OBJECTIVETo investigate the effect of heme oxygenase/carbon monoxide (HO-1/CO) system on lipid deposition at aortic intima and the mechanism involved in hyperlipidemic rabbits.

METHODSTotally 32 rabbits, were divided into four groups. One group as control. Three groups for the following treatments: 1.5% cholesterol ration (Ch group, n = 8); 1.5% cholesterol ration plus HO-1 inducer hemin (Hm group, n = 8); and instead of hemin, the HO-1 inhibitor, zinc protoporphyrin IX (Zn group, n = 8) was given by injection into the abdominal cavity. Experiments were lasted for 12 weeks. Rabbit aortas were then isolated as the samples for histopathologic and ultrastructural examination. The protein expressions of HO-1 and endothelin-1 (ET-1) were investigated by immunohistochemical staining and Western blot analysis.

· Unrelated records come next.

<file path="config.mk">
export PLATFORM = sky130hd
export DESIGN_NAME = timer_mode_capture_control
export DESIGN_NICKNAME = d
export VERILOG_FILES = /design/src/shared/timer_mode_pkg.sv /design/src/hw/sync_edge.sv /design/src/hw/timer_mode_capture_control.sv
export SDC_FILE = /design/constraint.sdc
export NUM_CORES = 1
export LEC_CHECK = 0
export CAP_MARGIN = 0
export CORE_ASPECT_RATIO = 0.8
export CORE_UTILIZATION = 58
export CTS_CLUSTER_DIAMETER = 150
export CTS_CLUSTER_SIZE = 30
export DETAILED_ROUTE_END_ITERATION = 16
export DONT_BUFFER_PORTS = 1
export GPL_TIMING_DRIVEN = 0
export PLACE_DENSITY = 0.77
export SYNTH_ARGS = -nofsm -noshare
export SYNTH_HDL_FRONTEND = slang
export SYNTH_SLANG_ARGS = --single-unit
</file>
<file path="constraint.sdc">
create_clock -name clk_i -period 3.5 [get_ports clk_i]
set_input_delay 0.7 -clock clk_i [delete_from_list [all_inputs] [get_ports clk_i]]
set_output_delay 0.7 -clock clk_i [all_outputs]
set_load 0.05 [all_outputs]
</file>
<file path="src/shared/timer_mode_pkg.sv">
// timer channel package: register offsets, field layout, reset values,
// mode encodings and the carrier struct for the mode setup fields.
// assumes a 32-bit classic wishbone register bus on one clock.
package timer_mode_pkg;

    // register byte offsets
    localparam logic [7:0] OFS_ENABLE  = 8'h00; // module enable
    localparam logic [7:0] OFS_RUN     = 8'h04; // run control
    localparam logic [7:0] OFS_MODE    = 8'h0C; // timer_mode_setup
    localparam logic [7:0] OFS_COUNTER = 8'h10; // up-counter, read only
    localparam logic [7:0] OFS_CMP_ONE = 8'h14; // compare_register_one
    localparam logic [7:0] OFS_CAP_ZER = 8'h18; // capture_register_zero
    localparam logic [7:0] OFS_CAP_ONE = 8'h1C; // capture_register_one

    // field positions
    localparam int ENABLE_BIT  = 7;  // channel_module_enable
    localparam int RUN_BIT     = 0;  // channel_run_control
    localparam int SW_CAP_BIT  = 5;  // software capture, reads one
    localparam int SPARE_BIT   = 6;  // plain r/w, write zero

    // reset values
    localparam logic [15:0] COUNTER_RST = 16'h0000;
    localparam logic [15:0] CMP_ONE_RST = 16'h0000;
    localparam logic [15:0] CAP_RST     = 16'h0000;

    // prescaler tap masks: a tap fires when the masked bits are all ones
    localparam logic [4:0] TAP_ONE_MASK     = 5'h01;
    localparam logic [4:0] TAP_FOUR_MASK    = 5'h07;
    localparam logic [4:0] TAP_SIXTEEN_MASK = 5'h1F;

    // highest channel that owns timer input pins
    localparam int LAST_PIN_CHANNEL = 6;

    // count clock sources
    typedef enum logic [1:0] {
        CLK_INPUT_A = 2'h0,
        CLK_TAP_ONE = 2'h1,
        CLK_TAP_FOUR = 2'h2,
        CLK_TAP_SIXTEEN = 2'h3
    } count_clock_t;

    // capture timing choices
    typedef enum logic [1:0] {
        CAP_OFF = 2'h0,
        CAP_A_RISE_B_RISE = 2'h1,
        CAP_A_RISE_A_FALL = 2'h2,
        CAP_MATCH_EDGES = 2'h3
    } capture_timing_t;

    // stored mode setup fields, bits 6..0 less the software capture bit
    typedef struct packed {
        logic            spare;
        capture_timing_t capture_timing_select;
        logic            counter_clear_control;
        count_clock_t    count_clock_select;
    } mode_fields_t;

    localparam mode_fields_t MODE_RST = '{
        spare: 1'b0,
        capture_timing_select: CAP_OFF,
        counter_clear_control: 1'b0,
        count_clock_select: CLK_INPUT_A
    };

endpackage

</file>
<file path="src/hw/sync_edge.sv">
// two-flop synchroniser with rise and fall pulse detection.
// assumes the input is asynchronous to clk_i; pulses last one cycle.
module sync_edge (
    // clock and reset
    input  wire logic clk_i,
    input  wire logic rst_i,
    // asynchronous level in
    input  wire logic async_i,
    // synchronised level and edge pulses
    output logic      level_o,
    output logic      rise_o,
    output logic      fall_o
);

    logic meta_r;  // first stage, read only by the second
    logic sync_r;  // second stage, safe level
    logic prev_r;  // delayed copy for edge detection

    // synchroniser chain and history flop
    always_ff @(posedge clk_i) begin
        if (rst_i) begin
            meta_r <= 1'b0;
            sync_r <= 1'b0;
            prev_r <= 1'b0;
        end else begin
            meta_r <= async_i;
            sync_r <= meta_r;
            prev_r <= sync_r;
        end
    end

    // one pulse per edge
    assign level_o = sync_r;
    assign rise_o  = sync_r & ~prev_r;
    assign fall_o  = ~sync_r & prev_r;

endmodule

</file>
<file path="src/hw/timer_mode_capture_control.sv">
// one channel of a 16-bit up-counting timer with mode control and capture.
// assumes a classic wishbone master on clk_i and asynchronous timer pins.
//
// The Wishbone register port and the address map were left to the implementer.
module timer_mode_capture_control #(
    parameter int CHANNEL = 0  // channel number 0..9
) (
    // clock and reset
    input  wire logic        clk_i,
    input  wire logic        rst_i,
    // wishbone slave
    input  wire logic        wb_cyc_i,
    input  wire logic        wb_stb_i,
    input  wire logic        wb_we_i,
    input  wire logic [7:0]  wb_adr_i,
    input  wire logic [3:0]  wb_sel_i,
    input  wire logic [31:0] wb_dat_i,
    output logic [31:0]      wb_dat_o,
    output logic             wb_ack_o,
    // timer pins and partner match outputs of channels 7, 8, 9
    input  wire logic        timer_input_a_i,
    input  wire logic        timer_input_b_i,
    input  wire logic [2:0]  partner_match_output_i,
    // own match output and counter state
    output logic             match_o,
    output logic [15:0]      counter_o
);

    // partner channel index by channel number
    localparam int PARTNER_IDX = (CHANNEL <= 1) ? 0 :
                                 (CHANNEL <= 4) ? 1 : 2;
    localparam bit HAS_PINS = (CHANNEL <= timer_mode_pkg::LAST_PIN_CHANNEL);

    // bus side state
    logic                        ack_r;       // one-cycle answer
    logic [31:0]                 rdata_r;     // registered read data
    logic                        enable_r;    // module enable bit
    logic                        run_r;       // run control bit
    timer_mode_pkg::mode_fields_t mode_r;     // mode setup fields
    logic [15:0]                 cmp_one_r;   // compare register one
    logic [15:0]                 cap_zero_r;  // capture register zero
    logic [15:0]                 cap_one_r;   // capture register one
    // counting state
    logic [15:0]                 counter_r;   // up-counter
    logic [15:0]                 counter_nxt; // next counter value
    logic [4:0]                  pre_r;       // prescaler
    logic                        match_r;     // registered match pulse
    // decoded helpers
    logic                        access;      // new bus request this cycle
    logic                        wr;          // write accepted now
    logic                        gated;       // register reachable
    logic                        sw_capture;  // software capture strobe
    logic                        tick;        // count clock event
    logic                        at_compare;  // counter equals compare one
    logic                        load_zero;   // hardware load of capture 0
    logic                        load_one;    // hardware load of capture 1
    // synchronised edges: index 0 input a, 1 input b, 2 partner match
    logic [2:0]                  raw_in;
    logic [2:0]                  rise;
    logic [2:0]                  fall;

    // edge source vector
    assign raw_in = {partner_match_output_i[PARTNER_IDX],
                     timer_input_b_i, timer_input_a_i};

    // one synchroniser per external source
    genvar gi;
    generate
        for (gi = 0; gi < 3; gi++) begin : g_sync
            sync_edge u_sync (
                .clk_i   (clk_i),
                .rst_i   (rst_i),
                .async_i (raw_in[gi]),
                .level_o (),
                .rise_o  (rise[gi]),
                .fall_o  (fall[gi])
            );
        end
    endgenerate

    // bus request decode; each request answered one cycle later
    assign access = wb_cyc_i & wb_stb_i & ~ack_r;
    assign wr     = access & wb_we_i;
    // other registers are dead while the module is disabled
    assign gated  = enable_r;
    // writing zero to the software capture bit takes a snapshot
    assign sw_capture = wr & gated & (wb_adr_i == timer_mode_pkg::OFS_MODE)
                        & wb_sel_i[0]
                        & ~wb_dat_i[timer_mode_pkg::SW_CAP_BIT];

    // ack generation: high for exactly one cycle per request
    always_ff @(posedge clk_i) begin
        if (rst_i) begin
            ack_r <= 1'b0;
        end else begin
            ack_r <= access;
        end
    end

    // module enable register, always reachable
    always_ff @(posedge clk_i) begin
        if (rst_i) begin
            enable_r <= 1'b0;
        end else if (wr && wb_adr_i == timer_mode_pkg::OFS_ENABLE
                     && wb_sel_i[0]) begin
            enable_r <= wb_dat_i[timer_mode_pkg::ENABLE_BIT];
        end
    end

    // run control register
    always_ff @(posedge clk_i) begin
        if (rst_i) begin
            run_r <= 1'b0;
        end else if (wr && gated && wb_adr_i == timer_mode_pkg::OFS_RUN
                     && wb_sel_i[0]) begin
            run_r <= wb_dat_i[timer_mode_pkg::RUN_BIT];
        end
    end

    // mode setup fields; bit 5 is a strobe and is not stored
    always_ff @(posedge clk_i) begin
        if (rst_i) begin
            mode_r <= timer_mode_pkg::MODE_RST;
        end else if (wr && gated && wb_adr_i == timer_mode_pkg::OFS_MODE
                     && wb_sel_i[0]) begin
            mode_r <= timer_mode_pkg::mode_fields_t'({wb_dat_i[6],
                                                      wb_dat_i[4:0]});
        end
    end

    // compare register one, byte lanes 0 and 1
    always_ff @(posedge clk_i) begin
        if (rst_i) begin
            cmp_one_r <= timer_mode_pkg::CMP_ONE_RST;
        end else if (wr && gated
                     && wb_adr_i == timer_mode_pkg::OFS_CMP_ONE) begin
            if (wb_sel_i[0]) begin
                cmp_one_r[7:0] <= wb_dat_i[7:0];
            end
            if (wb_sel_i[1]) begin
                cmp_one_r[15:8] <= wb_dat_i[15:8];
            end
        end
    end

    // read mux, registered so data stands with ack
    always_ff @(posedge clk_i) begin
        if (rst_i) begin
            rdata_r <= 32'h0000_0000;
        end else if (access) begin
            rdata_r <= 32'h0000_0000;
            if (wb_adr_i == timer_mode_pkg::OFS_ENABLE) begin
                rdata_r[timer_mode_pkg::ENABLE_BIT] <= enable_r;
            end else if (gated) begin
                case (wb_adr_i)
                    timer_mode_pkg::OFS_RUN: begin
                        rdata_r[timer_mode_pkg::RUN_BIT] <= run_r;
                    end
                    timer_mode_pkg::OFS_MODE: begin
                        rdata_r[4:0] <= mode_r[4:0];
                        rdata_r[timer_mode_pkg::SPARE_BIT] <= mode_r.spare;
                        rdata_r[timer_mode_pkg::SW_CAP_BIT] <= 1'b1;
                    end
                    timer_mode_pkg::OFS_COUNTER: begin
                        rdata_r[15:0] <= counter_r;
                    end
                    timer_mode_pkg::OFS_CMP_ONE: begin
                        rdata_r[15:0] <= cmp_one_r;
                    end
                    timer_mode_pkg::OFS_CAP_ZER: begin
                        rdata_r[15:0] <= cap_zero_r;
                    end
                    timer_mode_pkg::OFS_CAP_ONE: begin
                        rdata_r[15:0] <= cap_one_r;
                    end
                    default: begin
                        // unmapped offsets read as zero
                        rdata_r <= 32'h0000_0000;
                    end
                endcase
            end
        end
    end

    // prescaler runs only while the channel runs
    always_ff @(posedge clk_i) begin
        if (rst_i || !run_r) begin
            pre_r <= 5'h00;
        end else if (gated) begin
            pre_r <= pre_r + 5'h01;
        end
    end

    // count clock selection
    always_comb begin
        case (mode_r.count_clock_select)
            timer_mode_pkg::CLK_INPUT_A: begin
                // pin source absent on channels without pins
                tick = HAS_PINS & rise[0];
            end
            timer_mode_pkg::CLK_TAP_ONE: begin
                tick = (pre_r & timer_mode_pkg::TAP_ONE_MASK)
                       == timer_mode_pkg::TAP_ONE_MASK;
            end
            timer_mode_pkg::CLK_TAP_FOUR: begin
                tick = (pre_r & timer_mode_pkg::TAP_FOUR_MASK)
                       == timer_mode_pkg::TAP_FOUR_MASK;
            end
            timer_mode_pkg::CLK_TAP_SIXTEEN: begin
                tick = (pre_r & timer_mode_pkg::TAP_SIXTEEN_MASK)
                       == timer_mode_pkg::TAP_SIXTEEN_MASK;
            end
            default: begin
                tick = 1'b0;
            end
        endcase
    end

    // next counter value: clear on match only when enabled to
    assign at_compare = (counter_r == cmp_one_r);
    always_comb begin
        counter_nxt = counter_r;
        if (tick) begin
            if (mode_r.counter_clear_control && at_compare) begin
                counter_nxt = timer_mode_pkg::COUNTER_RST;
            end else begin
                counter_nxt = counter_r + 16'h0001;
            end
        end
    end

    // up-counter: stop and clear when not running, frozen when disabled
    always_ff @(posedge clk_i) begin
        if (rst_i || !run_r) begin
            counter_r <= timer_mode_pkg::COUNTER_RST;
        end else if (gated) begin
            counter_r <= counter_nxt;
        end
    end

    // match pulse when a count event finds the compare value
    always_ff @(posedge clk_i) begin
        if (rst_i) begin
            match_r <= 1'b0;
        end else begin
            match_r <= gated & run_r & tick & at_compare;
        end
    end

    // hardware capture event decode
    always_comb begin
        load_zero = 1'b0;
        load_one  = 1'b0;
        case (mode_r.capture_timing_select)
            timer_mode_pkg::CAP_OFF: begin
                load_zero = 1'b0;
                load_one  = 1'b0;
            end
            timer_mode_pkg::CAP_A_RISE_B_RISE: begin
                load_zero = HAS_PINS & rise[0];
                load_one  = HAS_PINS & rise[1];
            end
            timer_mode_pkg::CAP_A_RISE_A_FALL: begin
                load_zero = HAS_PINS & rise[0];
                load_one  = HAS_PINS & fall[0];
            end
            timer_mode_pkg::CAP_MATCH_EDGES: begin
                load_zero = rise[2];
                load_one  = fall[2];
            end
            default: begin
                load_zero = 1'b0;
                load_one  = 1'b0;
            end
        endcase
    end

    // capture register zero: hardware edge or software strobe
    always_ff @(posedge clk_i) begin
        if (rst_i) begin
            cap_zero_r <= timer_mode_pkg::CAP_RST;
        end else if ((gated && load_zero) || sw_capture) begin
            cap_zero_r <= counter_r;
        end
    end

    // capture register one: hardware edge only
    always_ff @(posedge clk_i) begin
        if (rst_i) begin
            cap_one_r <= timer_mode_pkg::CAP_RST;
        end else if (gated && load_one) begin
            cap_one_r <= counter_r;
        end
    end

    // outputs
    assign wb_ack_o  = ack_r;
    assign wb_dat_o  = rdata_r;
    assign match_o   = match_r;
    assign counter_o = counter_r;

endmodule

</file>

RESULTSComparing with the Ch group, rabbits of the Hm group showed a remarkably less extent of lipid deposition at the aortic intima [(17.9 ± 3.0)% vs (54.0 ± 4.2)%], and rabbits of the Zn group had a marked extent of lesion development [(61.1 ± 3.5)%]. Lipid deposition, endothelial damage and neo-intimal formation were less severe in rabbits of the Hm group than those in the Zn or Ch group, respectively. Comparing with the control group, rabbits of the Ch group showed a significant decrease of aortic NO production and cNOS activity. However, there were an enhancement of CO production and HO-1 activity (P < 0.01). Compared with Ch group, rabbits of the Hm group showed a remarkable elevation of aortic HO activity and CO production, whereas rabbits of the Zn group showed a marked decrease of both parameters. Compared with the Ch group, rabbits of the Hm group demonstrated a marked reduction of aorta ET-1 expression, whereas Zn group had a significantly higher ET-1 expression.

CONCLUSIONSModulation of HO-1/CO system may improve vascular endothelial function and inhibit smooth muscle cell proliferation in hypercholesterolemic rabbits, likely through a compensatory mechanism and a reduction of ET-1 expression, eventually leading to an inhibition of atherosclerotic plaque development.